L’Encyclopédie de l’Univers Viking

KARA

KARA

Kara est un verbe nordique signifiant nettoyer ou mettre en forme, notamment par le léchage d’un petit par sa mère ; au sens figuré, il peut désigner l’achèvement ou la finition d’un travail.

LangueVieux norrois / vieil islandais
PériodeÂge Viking — Moyen Âge nordique
ZoneScandinavie / monde nordique
Niveau documentaire Bien attesté

L’entrée repose sur des attestations historiques, lexicales ou documentaires solides, à replacer dans leur contexte.

Comprendre le terme

Le terme est attesté avec un sens concret appliqué aux animaux qui nettoient leur petit en le léchant. Il possède également un emploi figuré pour parler d’une chose terminée ou, au contraire, encore grossièrement exécutée.

Contexte historique

Kara appartient au vocabulaire nordique transmis entre l’Âge Viking et le Moyen Âge scandinave, avec des emplois particulièrement documentés dans la tradition linguistique islandaise.

Usage et fonction

Verbe décrivant d’abord une action de nettoyage ou de mise en état. Par extension métaphorique, il peut s’appliquer à un ouvrage ou à une tâche pour indiquer qu’ils sont achevés, façonnés ou suffisamment finis.

Ce que l’on sait

Le sens concret renvoie au léchage par lequel une brebis ou une vache nettoie son petit. Le sens figuré concerne la finition d’un travail. Des formes négatives ou composées peuvent qualifier une réalisation restée inachevée ou seulement partiellement mise en forme.

Ce qui est débattu

La relation exacte entre le sens concret et les emplois métaphoriques dépend de l’interprétation lexicale des exemples conservés ; les éléments disponibles ne permettent pas d’en déduire un usage spécialisé ou rituel.

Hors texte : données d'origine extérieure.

**src/rtl/kvs_query_ctrl.sv**
```systemverilog
// ---------------------------------------------------------------------------
// kvs_query_ctrl
//
// Initiator side of the KVS lookup interface; db_top answers on the other
// side. Parsed flow keys come in from the Ethernet parser over a valid/ready
// handshake and are forwarded to the database as one-cycle lookup strobes.
// Every accepted key leaves an entry {flag, accept tick} in an in-order
// outstanding FIFO. Database responses arrive strictly in request order and
// are matched against the FIFO head. When the head waits too long, a timeout
// verdict is emitted instead. The database's eventual late answer is then
// swallowed through the skip counter. Runs entirely in the db_clk domain.
//
// Ports
//   clk             db_clk, the only clock
//   rst             synchronous, active-high reset
//   req_key         flow key from the parser
//   req_flag        request flag, forwarded to the DB and returned with verdict
//   req_valid       parser key valid
//   req_ready       key accepted when req_valid & req_ready
//   in_key          lookup key to the DB
//   in_flag         lookup flag to the DB
//   in_valid        one-cycle lookup strobe to the DB
//   out_valid       DB response strobe, in request order
//   out_flag        DB response flag, bit 0 = hit
//   verdict_valid   one-cycle verdict strobe, consumer never stalls
//   verdict_hit     out_flag[0] of the matched response, 0 on timeout
//   verdict_timeout verdict produced by timeout
//   verdict_flag    req_flag of the matched request
//   err_spurious    sticky: a response arrived with nothing outstanding
// ---------------------------------------------------------------------------
module kvs_query_ctrl #(
  parameter int KEY_SIZE  = 96,
  parameter int FLAG_W    = 4,
  parameter int MAX_OUTST = 8,
  parameter int TIMEOUT   = 1024
) (
  input  logic                clk,
  input  logic                rst,
  input  logic [KEY_SIZE-1:0] req_key,
  input  logic [FLAG_W-1:0]   req_flag,
  input  logic                req_valid,
  output logic                req_ready,
  output logic [KEY_SIZE-1:0] in_key,
  output logic [FLAG_W-1:0]   in_flag,
  output logic                in_valid,
  input  logic                out_valid,
  input  logic [FLAG_W-1:0]   out_flag,
  output logic                verdict_valid,
  output logic                verdict_hit,
  output logic                verdict_timeout,
  output logic [FLAG_W-1:0]   verdict_flag,
  output logic                err_spurious
);

  localparam int PTR_W = $clog2(MAX_OUTST);
  localparam int CNT_W = PTR_W + 1;
  localparam logic [CNT_W:0] MAX_SUM     = (CNT_W + 1)'(MAX_OUTST);
  localparam logic [15:0]    TIMEOUT_AGE = 16'(TIMEOUT);

  // Free-running timestamp counter
  logic [15:0] tick_q, tick_d;

  // Outstanding-request FIFO
  logic [FLAG_W-1:0] flag_mem_q [MAX_OUTST];
  logic [FLAG_W-1:0] flag_mem_d [MAX_OUTST];
  logic [15:0]       ts_mem_q   [MAX_OUTST];
  logic [15:0]       ts_mem_d   [MAX_OUTST];
  logic [PTR_W-1:0]  wr_ptr_q, wr_ptr_d;
  logic [PTR_W-1:0]  rd_ptr_q, rd_ptr_d;
  logic [CNT_W-1:0]  fifo_cnt_q, fifo_cnt_d;

  // Late responses still owed by the DB for requests that already timed out
  logic [CNT_W-1:0]  skip_cnt_q, skip_cnt_d;

  logic              req_ready_q, req_ready_d;

  // Lookup and verdict output registers
  logic [KEY_SIZE-1:0] in_key_q, in_key_d;
  logic [FLAG_W-1:0]   in_flag_q, in_flag_d;
  logic                in_valid_q, in_valid_d;
  logic                verdict_valid_q, verdict_valid_d;
  logic                verdict_hit_q, verdict_hit_d;
  logic                verdict_timeout_q, verdict_timeout_d;
  logic [FLAG_W-1:0]   verdict_flag_q, verdict_flag_d;
  logic                err_spurious_q, err_spurious_d;

  // Per-cycle events
  logic              accept;
  logic              fifo_empty;
  logic              resp_skip;
  logic              resp_pop;
  logic              resp_spurious;
  logic              timeout_pop;
  logic              pop;
  logic [15:0]       head_age;
  logic [CNT_W:0]    load_sum;

  // Classify this cycle's events. A response first pays off any owed skip.
  // Otherwise it matches the FIFO head. With nothing outstanding it is
  // spurious. The timeout looks at the head as it stands this cycle and
  // yields to a popping response; modulo-2^16 age keeps tick wrap harmless.
  always_comb begin
    accept        = req_valid & req_ready_q;
    fifo_empty    = (fifo_cnt_q == '0);
    resp_skip     = out_valid & (skip_cnt_q != '0);
    resp_pop      = out_valid & (skip_cnt_q == '0) & ~fifo_empty;
    resp_spurious = out_valid & (skip_cnt_q == '0) & fifo_empty;
    head_age      = tick_q - ts_mem_q[rd_ptr_q];
    timeout_pop   = ~fifo_empty & (head_age >= TIMEOUT_AGE) & ~resp_pop;
    pop           = resp_pop | timeout_pop;
  end

  // FIFO bookkeeping: push on accept, pop on a matched response or timeout.
  // Both may happen in one cycle, leaving the occupancy unchanged.
  always_comb begin
    flag_mem_d = flag_mem_q;
    ts_mem_d   = ts_mem_q;
    wr_ptr_d   = wr_ptr_q;
    rd_ptr_d   = rd_ptr_q;
    if (accept) begin
      flag_mem_d[wr_ptr_q] = req_flag;
      ts_mem_d[wr_ptr_q]   = tick_q;
      wr_ptr_d             = wr_ptr_q + PTR_W'(1);
    end
    if (pop) begin
      rd_ptr_d = rd_ptr_q + PTR_W'(1);
    end
    fifo_cnt_d = fifo_cnt_q + CNT_W'(accept) - CNT_W'(pop);
    skip_cnt_d = skip_cnt_q - CNT_W'(resp_skip) + CNT_W'(timeout_pop);
    tick_d     = tick_q + 16'd1;
  end

  // Ready is registered but computed from next-cycle occupancy, so it
  // drops right after the last free slot is taken and rises the cycle
  // after a pop or a skip discard frees one.
  always_comb begin
    load_sum    = {1'b0, fifo_cnt_d} + {1'b0, skip_cnt_d};
    req_ready_d = (load_sum < MAX_SUM);
  end

  // Lookup strobe toward the DB, one cycle after the accept
  always_comb begin
    in_valid_d = accept;
    in_key_d   = accept ? req_key  : in_key_q;
    in_flag_d  = accept ? req_flag : in_flag_q;
  end

  // Verdict for whichever pop happened this cycle; at most one can happen.
  // The spurious flag is sticky until reset.
  always_comb begin
    verdict_valid_d   = pop;
    verdict_hit_d     = resp_pop & out_flag[0];
    verdict_timeout_d = timeout_pop;
    verdict_flag_d    = pop ? flag_mem_q[rd_ptr_q] : '0;
    err_spurious_d    = err_spurious_q | resp_spurious;
  end

  // State registers with synchronous reset
  always_ff @(posedge clk) begin
    if (rst) begin
      tick_q            <= '0;
      for (int i = 0; i < MAX_OUTST; i++) begin
        flag_mem_q[i] <= '0;
        ts_mem_q[i]   <= '0;
      end
      wr_ptr_q          <= '0;
      rd_ptr_q          <= '0;
      fifo_cnt_q        <= '0;
      skip_cnt_q        <= '0;
      req_ready_q       <= 1'b0;
      in_key_q          <= '0;
      in_flag_q         <= '0;
      in_valid_q        <= 1'b0;
      verdict_valid_q   <= 1'b0;
      verdict_hit_q     <= 1'b0;
      verdict_timeout_q <= 1'b0;
      verdict_flag_q    <= '0;
      err_spurious_q    <= 1'b0;
    end else begin
      tick_q            <= tick_d;
      flag_mem_q        <= flag_mem_d;
      ts_mem_q          <= ts_mem_d;
      wr_ptr_q          <= wr_ptr_d;
      rd_ptr_q          <= rd_ptr_d;
      fifo_cnt_q        <= fifo_cnt_d;
      skip_cnt_q        <= skip_cnt_d;
      req_ready_q       <= req_ready_d;
      in_key_q          <= in_key_d;
      in_flag_q         <= in_flag_d;
      in_valid_q        <= in_valid_d;
      verdict_valid_q   <= verdict_valid_d;
      verdict_hit_q     <= verdict_hit_d;
      verdict_timeout_q <= verdict_timeout_d;
      verdict_flag_q    <= verdict_flag_d;
      err_spurious_q    <= err_spurious_d;
    end
  end

  assign req_ready       = req_ready_q;
  assign in_key          = in_key_q;
  assign in_flag         = in_flag_q;
  assign in_valid        = in_valid_q;
  assign verdict_valid   = verdict_valid_q;
  assign verdict_hit     = verdict_hit_q;
  assign verdict_timeout = verdict_timeout_q;
  assign verdict_flag    = verdict_flag_q;
  assign err_spurious    = err_spurious_q;

endmodule

```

Idées reçues et confusions fréquentes

Kara ne doit pas être présenté automatiquement comme un nom propre, une divinité ou un personnage mythologique : dans cette notice, il s’agit d’un terme verbal.

À retenir

Kara relève du vocabulaire verbal, non du nom d’une divinité ou d’un objet. Son emploi associe une action animale concrète à une métaphore de l’achèvement et de la finition.